◆ **SUPPLIED RECORDS**
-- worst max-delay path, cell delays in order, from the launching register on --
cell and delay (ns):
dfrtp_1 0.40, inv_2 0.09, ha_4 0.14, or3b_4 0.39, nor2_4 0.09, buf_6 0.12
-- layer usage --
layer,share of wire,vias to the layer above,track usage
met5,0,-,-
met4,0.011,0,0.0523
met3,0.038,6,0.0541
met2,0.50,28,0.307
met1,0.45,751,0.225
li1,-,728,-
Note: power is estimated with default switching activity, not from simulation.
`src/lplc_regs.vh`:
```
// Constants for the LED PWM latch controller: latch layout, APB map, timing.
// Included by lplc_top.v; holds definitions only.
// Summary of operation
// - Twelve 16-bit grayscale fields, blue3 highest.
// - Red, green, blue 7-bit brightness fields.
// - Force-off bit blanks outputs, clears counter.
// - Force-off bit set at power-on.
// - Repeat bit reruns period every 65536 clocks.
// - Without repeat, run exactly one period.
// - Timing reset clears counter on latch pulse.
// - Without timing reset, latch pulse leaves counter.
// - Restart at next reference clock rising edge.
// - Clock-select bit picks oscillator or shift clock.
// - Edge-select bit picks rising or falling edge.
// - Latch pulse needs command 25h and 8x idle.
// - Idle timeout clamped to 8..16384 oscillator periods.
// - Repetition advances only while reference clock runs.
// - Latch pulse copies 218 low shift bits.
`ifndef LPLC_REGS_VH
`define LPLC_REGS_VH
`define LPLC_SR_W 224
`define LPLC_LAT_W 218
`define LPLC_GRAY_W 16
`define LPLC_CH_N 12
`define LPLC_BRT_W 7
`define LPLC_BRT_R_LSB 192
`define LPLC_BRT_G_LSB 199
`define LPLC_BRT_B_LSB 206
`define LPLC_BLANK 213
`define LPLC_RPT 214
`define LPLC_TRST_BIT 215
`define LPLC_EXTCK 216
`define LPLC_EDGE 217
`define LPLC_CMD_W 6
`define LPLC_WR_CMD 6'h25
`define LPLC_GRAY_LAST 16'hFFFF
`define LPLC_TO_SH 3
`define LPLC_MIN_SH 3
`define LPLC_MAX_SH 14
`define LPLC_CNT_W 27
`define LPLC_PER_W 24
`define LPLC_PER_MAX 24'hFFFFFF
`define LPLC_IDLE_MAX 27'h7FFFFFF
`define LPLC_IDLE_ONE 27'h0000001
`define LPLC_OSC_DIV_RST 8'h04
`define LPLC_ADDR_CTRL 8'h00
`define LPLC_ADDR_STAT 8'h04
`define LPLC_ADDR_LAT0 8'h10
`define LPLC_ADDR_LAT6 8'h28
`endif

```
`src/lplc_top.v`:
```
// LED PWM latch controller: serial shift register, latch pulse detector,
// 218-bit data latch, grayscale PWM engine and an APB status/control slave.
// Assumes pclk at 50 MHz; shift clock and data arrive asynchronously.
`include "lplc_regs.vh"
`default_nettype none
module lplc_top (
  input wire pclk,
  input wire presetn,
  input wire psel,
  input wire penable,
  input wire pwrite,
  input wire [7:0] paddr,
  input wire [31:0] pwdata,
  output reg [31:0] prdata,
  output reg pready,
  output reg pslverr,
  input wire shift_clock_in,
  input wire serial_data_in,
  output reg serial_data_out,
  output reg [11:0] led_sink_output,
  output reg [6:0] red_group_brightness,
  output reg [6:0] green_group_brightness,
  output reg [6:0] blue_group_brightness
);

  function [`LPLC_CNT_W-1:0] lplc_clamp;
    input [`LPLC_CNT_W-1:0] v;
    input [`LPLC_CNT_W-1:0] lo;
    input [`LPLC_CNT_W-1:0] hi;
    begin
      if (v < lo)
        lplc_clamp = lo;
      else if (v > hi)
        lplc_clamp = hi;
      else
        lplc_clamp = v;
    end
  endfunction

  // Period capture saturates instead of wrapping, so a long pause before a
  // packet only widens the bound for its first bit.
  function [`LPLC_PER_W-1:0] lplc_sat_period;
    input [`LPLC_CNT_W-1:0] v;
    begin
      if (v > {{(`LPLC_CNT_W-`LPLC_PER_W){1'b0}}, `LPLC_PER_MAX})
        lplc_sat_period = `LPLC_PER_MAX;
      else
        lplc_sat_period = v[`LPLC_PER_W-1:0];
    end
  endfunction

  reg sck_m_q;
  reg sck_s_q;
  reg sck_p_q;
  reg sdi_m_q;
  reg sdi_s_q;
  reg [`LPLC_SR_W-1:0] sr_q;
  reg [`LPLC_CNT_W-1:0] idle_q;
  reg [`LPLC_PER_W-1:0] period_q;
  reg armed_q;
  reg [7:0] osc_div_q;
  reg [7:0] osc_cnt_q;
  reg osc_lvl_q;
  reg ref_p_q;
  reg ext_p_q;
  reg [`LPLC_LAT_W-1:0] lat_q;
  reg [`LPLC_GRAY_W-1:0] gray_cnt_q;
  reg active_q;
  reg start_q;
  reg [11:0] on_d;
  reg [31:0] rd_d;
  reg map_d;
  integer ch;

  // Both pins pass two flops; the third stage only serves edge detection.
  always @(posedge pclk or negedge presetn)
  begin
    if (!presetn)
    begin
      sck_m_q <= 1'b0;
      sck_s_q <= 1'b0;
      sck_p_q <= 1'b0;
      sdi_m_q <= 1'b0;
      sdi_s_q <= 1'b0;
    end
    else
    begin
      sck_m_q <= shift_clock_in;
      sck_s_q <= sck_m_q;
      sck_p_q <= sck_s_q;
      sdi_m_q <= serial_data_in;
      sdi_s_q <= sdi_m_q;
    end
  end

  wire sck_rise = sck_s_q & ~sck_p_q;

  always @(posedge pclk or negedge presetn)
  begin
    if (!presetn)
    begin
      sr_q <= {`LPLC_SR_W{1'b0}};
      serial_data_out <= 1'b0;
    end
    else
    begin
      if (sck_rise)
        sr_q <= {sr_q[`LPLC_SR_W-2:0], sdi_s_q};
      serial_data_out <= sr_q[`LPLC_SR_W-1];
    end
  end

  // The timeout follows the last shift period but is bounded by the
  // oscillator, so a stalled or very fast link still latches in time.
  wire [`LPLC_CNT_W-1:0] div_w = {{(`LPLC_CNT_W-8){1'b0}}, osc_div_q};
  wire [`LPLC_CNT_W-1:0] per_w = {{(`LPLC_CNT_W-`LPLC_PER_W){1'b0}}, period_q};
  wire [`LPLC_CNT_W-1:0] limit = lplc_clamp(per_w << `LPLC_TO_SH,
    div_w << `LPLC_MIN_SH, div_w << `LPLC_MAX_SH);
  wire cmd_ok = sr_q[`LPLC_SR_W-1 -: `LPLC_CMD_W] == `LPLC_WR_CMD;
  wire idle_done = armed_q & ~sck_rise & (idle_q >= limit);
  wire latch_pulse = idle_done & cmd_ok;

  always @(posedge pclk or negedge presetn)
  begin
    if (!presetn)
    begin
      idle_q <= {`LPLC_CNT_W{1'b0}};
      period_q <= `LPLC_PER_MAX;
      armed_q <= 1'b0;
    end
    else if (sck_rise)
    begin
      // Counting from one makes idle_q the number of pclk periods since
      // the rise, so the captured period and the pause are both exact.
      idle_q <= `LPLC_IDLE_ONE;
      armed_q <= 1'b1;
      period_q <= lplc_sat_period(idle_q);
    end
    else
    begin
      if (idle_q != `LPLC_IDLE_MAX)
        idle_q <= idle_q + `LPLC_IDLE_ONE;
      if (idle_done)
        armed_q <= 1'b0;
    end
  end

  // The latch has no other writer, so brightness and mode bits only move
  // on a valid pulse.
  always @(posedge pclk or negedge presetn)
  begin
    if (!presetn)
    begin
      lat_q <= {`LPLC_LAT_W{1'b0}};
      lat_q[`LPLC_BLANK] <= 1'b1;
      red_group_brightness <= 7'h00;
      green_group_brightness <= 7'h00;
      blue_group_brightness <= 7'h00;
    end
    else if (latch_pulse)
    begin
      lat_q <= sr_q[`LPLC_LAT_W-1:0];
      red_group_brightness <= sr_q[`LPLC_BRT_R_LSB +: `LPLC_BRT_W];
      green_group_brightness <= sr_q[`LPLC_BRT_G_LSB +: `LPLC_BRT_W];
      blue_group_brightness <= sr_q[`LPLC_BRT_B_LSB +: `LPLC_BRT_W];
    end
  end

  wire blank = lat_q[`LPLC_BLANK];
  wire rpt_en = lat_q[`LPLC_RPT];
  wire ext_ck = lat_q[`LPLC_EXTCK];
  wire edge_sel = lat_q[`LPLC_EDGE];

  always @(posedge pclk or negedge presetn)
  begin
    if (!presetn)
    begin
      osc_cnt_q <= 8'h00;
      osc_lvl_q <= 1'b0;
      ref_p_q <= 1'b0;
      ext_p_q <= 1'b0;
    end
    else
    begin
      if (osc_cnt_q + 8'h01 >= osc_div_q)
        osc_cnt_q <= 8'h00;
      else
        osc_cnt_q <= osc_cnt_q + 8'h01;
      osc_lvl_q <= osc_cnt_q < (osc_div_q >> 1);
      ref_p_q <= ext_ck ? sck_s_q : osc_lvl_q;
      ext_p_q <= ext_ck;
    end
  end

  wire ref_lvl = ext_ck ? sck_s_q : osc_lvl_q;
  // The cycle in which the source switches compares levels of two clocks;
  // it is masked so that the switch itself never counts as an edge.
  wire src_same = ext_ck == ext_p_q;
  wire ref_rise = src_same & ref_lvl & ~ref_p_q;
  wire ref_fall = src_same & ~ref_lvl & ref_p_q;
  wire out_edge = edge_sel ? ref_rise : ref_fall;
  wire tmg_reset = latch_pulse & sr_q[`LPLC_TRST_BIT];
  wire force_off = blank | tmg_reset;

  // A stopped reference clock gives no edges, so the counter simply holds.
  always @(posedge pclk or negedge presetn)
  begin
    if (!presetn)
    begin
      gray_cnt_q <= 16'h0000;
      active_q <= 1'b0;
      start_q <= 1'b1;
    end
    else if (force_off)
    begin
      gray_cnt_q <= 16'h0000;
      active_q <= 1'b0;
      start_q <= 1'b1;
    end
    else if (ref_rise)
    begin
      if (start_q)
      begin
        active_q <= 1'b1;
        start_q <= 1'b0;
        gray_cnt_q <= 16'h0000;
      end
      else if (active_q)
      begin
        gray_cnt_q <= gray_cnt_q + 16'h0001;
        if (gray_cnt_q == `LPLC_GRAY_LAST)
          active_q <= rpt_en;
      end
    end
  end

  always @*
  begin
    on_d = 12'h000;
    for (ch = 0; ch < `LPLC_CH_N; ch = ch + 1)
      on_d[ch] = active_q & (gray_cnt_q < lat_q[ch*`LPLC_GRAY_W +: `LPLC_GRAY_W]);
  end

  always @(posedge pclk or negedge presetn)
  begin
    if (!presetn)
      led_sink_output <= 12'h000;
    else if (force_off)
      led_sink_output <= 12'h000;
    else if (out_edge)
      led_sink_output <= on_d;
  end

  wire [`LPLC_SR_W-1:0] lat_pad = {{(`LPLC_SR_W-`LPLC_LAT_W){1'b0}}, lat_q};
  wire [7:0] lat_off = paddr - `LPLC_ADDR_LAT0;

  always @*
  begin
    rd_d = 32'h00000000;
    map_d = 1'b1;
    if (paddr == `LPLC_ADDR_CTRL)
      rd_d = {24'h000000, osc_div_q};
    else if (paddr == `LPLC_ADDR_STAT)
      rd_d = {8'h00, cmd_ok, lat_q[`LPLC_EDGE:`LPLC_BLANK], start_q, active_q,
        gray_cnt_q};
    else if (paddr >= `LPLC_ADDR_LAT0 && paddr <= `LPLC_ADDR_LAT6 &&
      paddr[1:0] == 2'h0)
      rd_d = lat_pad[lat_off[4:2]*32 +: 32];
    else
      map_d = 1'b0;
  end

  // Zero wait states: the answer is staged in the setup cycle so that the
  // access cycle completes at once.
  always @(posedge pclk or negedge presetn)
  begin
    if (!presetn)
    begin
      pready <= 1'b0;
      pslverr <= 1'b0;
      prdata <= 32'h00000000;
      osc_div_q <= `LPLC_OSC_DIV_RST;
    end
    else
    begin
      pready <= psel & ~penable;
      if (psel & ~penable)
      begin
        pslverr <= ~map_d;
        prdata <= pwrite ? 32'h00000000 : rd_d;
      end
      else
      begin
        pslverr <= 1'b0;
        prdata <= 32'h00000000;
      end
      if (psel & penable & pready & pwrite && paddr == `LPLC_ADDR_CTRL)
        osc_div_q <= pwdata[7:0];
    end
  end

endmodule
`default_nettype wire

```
==
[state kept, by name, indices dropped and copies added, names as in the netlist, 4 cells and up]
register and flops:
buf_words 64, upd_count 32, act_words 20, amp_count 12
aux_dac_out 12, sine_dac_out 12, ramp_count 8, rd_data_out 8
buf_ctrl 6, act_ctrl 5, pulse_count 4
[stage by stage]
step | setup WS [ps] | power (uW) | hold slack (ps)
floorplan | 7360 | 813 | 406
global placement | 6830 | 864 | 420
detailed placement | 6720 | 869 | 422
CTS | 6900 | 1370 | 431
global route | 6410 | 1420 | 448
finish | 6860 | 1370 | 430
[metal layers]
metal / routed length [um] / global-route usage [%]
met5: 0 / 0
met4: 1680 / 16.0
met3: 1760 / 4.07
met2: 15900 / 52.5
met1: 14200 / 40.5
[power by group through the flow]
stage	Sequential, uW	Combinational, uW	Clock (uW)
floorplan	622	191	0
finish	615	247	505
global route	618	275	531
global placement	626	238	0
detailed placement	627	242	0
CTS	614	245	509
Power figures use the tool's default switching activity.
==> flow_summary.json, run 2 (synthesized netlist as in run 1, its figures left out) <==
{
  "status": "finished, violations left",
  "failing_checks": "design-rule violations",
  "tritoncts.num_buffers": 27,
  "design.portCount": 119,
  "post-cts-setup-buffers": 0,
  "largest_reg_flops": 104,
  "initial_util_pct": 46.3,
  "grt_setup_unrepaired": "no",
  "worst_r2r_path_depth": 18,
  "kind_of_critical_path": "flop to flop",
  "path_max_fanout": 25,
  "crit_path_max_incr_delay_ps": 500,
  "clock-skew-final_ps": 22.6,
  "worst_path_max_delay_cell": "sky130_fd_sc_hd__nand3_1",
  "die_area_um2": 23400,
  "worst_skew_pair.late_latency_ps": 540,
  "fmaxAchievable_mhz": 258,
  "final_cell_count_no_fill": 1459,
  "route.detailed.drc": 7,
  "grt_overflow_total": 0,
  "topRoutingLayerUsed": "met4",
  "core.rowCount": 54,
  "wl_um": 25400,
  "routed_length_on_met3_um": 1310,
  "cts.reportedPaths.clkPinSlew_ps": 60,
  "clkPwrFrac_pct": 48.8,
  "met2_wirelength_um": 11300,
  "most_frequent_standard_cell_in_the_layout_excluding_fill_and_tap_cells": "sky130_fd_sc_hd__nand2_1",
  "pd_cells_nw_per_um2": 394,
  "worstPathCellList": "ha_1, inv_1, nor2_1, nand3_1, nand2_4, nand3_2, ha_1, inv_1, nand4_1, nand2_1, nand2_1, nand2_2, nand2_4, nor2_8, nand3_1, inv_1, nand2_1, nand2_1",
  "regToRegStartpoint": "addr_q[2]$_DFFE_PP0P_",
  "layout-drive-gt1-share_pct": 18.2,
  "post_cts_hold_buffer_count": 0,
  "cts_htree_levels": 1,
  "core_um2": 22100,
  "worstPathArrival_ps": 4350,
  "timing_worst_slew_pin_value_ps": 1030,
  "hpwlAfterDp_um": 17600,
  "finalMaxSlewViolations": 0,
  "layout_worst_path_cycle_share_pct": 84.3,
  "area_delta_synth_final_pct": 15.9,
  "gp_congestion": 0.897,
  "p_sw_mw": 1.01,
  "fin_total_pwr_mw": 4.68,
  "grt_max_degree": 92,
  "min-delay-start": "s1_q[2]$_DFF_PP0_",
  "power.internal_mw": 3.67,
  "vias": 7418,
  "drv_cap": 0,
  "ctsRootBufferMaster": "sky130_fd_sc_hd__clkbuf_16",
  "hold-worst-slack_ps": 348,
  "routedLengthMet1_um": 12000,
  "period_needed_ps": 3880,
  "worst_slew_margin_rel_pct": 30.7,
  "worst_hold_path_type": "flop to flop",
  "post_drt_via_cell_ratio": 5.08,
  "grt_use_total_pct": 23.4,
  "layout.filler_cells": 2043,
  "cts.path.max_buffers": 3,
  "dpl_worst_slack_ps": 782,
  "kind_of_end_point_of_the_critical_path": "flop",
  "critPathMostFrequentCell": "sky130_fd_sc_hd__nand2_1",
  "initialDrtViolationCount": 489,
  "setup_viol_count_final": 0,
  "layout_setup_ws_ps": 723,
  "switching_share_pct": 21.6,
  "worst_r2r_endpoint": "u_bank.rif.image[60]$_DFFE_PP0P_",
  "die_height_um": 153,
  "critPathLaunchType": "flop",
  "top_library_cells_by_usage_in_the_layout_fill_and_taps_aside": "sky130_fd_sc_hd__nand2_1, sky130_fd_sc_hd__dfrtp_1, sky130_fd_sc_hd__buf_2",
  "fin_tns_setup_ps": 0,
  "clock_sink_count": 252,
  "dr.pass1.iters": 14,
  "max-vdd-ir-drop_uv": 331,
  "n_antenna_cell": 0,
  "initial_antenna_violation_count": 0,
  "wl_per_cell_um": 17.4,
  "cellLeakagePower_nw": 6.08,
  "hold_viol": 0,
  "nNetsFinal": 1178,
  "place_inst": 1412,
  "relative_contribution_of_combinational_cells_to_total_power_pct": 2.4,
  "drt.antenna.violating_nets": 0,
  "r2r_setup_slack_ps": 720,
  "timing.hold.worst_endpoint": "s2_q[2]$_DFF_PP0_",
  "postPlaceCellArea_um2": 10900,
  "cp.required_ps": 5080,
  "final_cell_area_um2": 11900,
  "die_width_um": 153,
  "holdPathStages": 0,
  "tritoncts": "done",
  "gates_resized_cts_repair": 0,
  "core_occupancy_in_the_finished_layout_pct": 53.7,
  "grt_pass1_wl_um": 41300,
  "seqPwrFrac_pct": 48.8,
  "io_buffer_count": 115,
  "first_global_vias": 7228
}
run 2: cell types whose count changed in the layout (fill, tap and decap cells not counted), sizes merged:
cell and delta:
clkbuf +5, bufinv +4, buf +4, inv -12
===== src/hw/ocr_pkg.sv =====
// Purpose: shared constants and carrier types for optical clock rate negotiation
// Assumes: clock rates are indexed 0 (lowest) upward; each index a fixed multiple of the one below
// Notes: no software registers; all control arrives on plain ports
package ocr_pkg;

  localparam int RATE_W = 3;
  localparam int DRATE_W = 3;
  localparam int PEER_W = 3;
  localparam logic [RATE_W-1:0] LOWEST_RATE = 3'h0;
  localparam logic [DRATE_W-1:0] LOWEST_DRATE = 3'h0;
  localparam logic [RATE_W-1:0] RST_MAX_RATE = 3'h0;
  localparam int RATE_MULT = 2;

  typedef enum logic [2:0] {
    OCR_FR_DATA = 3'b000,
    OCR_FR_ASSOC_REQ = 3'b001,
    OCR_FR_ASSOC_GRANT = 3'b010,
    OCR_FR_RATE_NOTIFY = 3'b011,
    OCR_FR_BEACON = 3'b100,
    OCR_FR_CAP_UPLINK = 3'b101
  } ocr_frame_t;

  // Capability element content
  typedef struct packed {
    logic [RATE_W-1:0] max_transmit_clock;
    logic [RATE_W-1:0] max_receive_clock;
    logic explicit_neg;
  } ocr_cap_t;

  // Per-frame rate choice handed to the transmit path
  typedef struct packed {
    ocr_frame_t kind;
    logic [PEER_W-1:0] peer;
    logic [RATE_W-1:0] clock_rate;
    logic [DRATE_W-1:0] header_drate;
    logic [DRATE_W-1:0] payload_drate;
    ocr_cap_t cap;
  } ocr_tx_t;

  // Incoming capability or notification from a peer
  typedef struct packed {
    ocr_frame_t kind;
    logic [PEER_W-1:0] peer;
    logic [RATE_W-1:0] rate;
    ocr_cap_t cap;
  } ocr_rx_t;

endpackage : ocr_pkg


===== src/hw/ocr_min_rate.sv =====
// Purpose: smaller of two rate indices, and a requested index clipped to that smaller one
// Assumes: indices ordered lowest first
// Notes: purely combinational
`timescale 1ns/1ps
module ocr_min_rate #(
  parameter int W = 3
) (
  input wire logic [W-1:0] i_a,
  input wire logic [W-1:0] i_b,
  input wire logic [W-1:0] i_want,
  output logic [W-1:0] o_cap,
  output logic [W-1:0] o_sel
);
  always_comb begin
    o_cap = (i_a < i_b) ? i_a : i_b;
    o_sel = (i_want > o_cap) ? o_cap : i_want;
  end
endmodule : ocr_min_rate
...
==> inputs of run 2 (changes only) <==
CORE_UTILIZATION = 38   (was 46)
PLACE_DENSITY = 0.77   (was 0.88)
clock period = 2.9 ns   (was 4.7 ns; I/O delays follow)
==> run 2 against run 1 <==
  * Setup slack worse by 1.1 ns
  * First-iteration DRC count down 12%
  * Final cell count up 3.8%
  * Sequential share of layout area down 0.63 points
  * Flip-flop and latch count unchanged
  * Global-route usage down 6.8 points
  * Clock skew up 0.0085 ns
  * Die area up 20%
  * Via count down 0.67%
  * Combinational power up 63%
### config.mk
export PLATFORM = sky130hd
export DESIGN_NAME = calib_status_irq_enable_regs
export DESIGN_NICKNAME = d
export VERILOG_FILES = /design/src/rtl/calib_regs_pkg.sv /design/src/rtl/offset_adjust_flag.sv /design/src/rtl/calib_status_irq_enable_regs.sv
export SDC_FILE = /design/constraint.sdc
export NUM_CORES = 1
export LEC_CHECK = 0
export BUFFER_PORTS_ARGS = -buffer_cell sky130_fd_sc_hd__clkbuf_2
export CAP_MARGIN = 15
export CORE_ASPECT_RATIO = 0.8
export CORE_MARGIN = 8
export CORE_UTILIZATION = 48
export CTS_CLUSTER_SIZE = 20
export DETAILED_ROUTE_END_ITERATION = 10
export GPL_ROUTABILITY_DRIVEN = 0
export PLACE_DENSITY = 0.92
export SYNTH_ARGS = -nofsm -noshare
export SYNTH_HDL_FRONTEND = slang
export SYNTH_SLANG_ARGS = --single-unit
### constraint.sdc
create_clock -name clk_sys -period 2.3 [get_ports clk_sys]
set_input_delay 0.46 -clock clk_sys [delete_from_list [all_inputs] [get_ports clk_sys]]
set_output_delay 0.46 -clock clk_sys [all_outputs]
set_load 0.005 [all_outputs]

◆ **EXERCISE AIM**
Some lines of the records above may hold the word "tritoncts". Report how many, and nothing else.

◆ **ANSWER SECTION**
2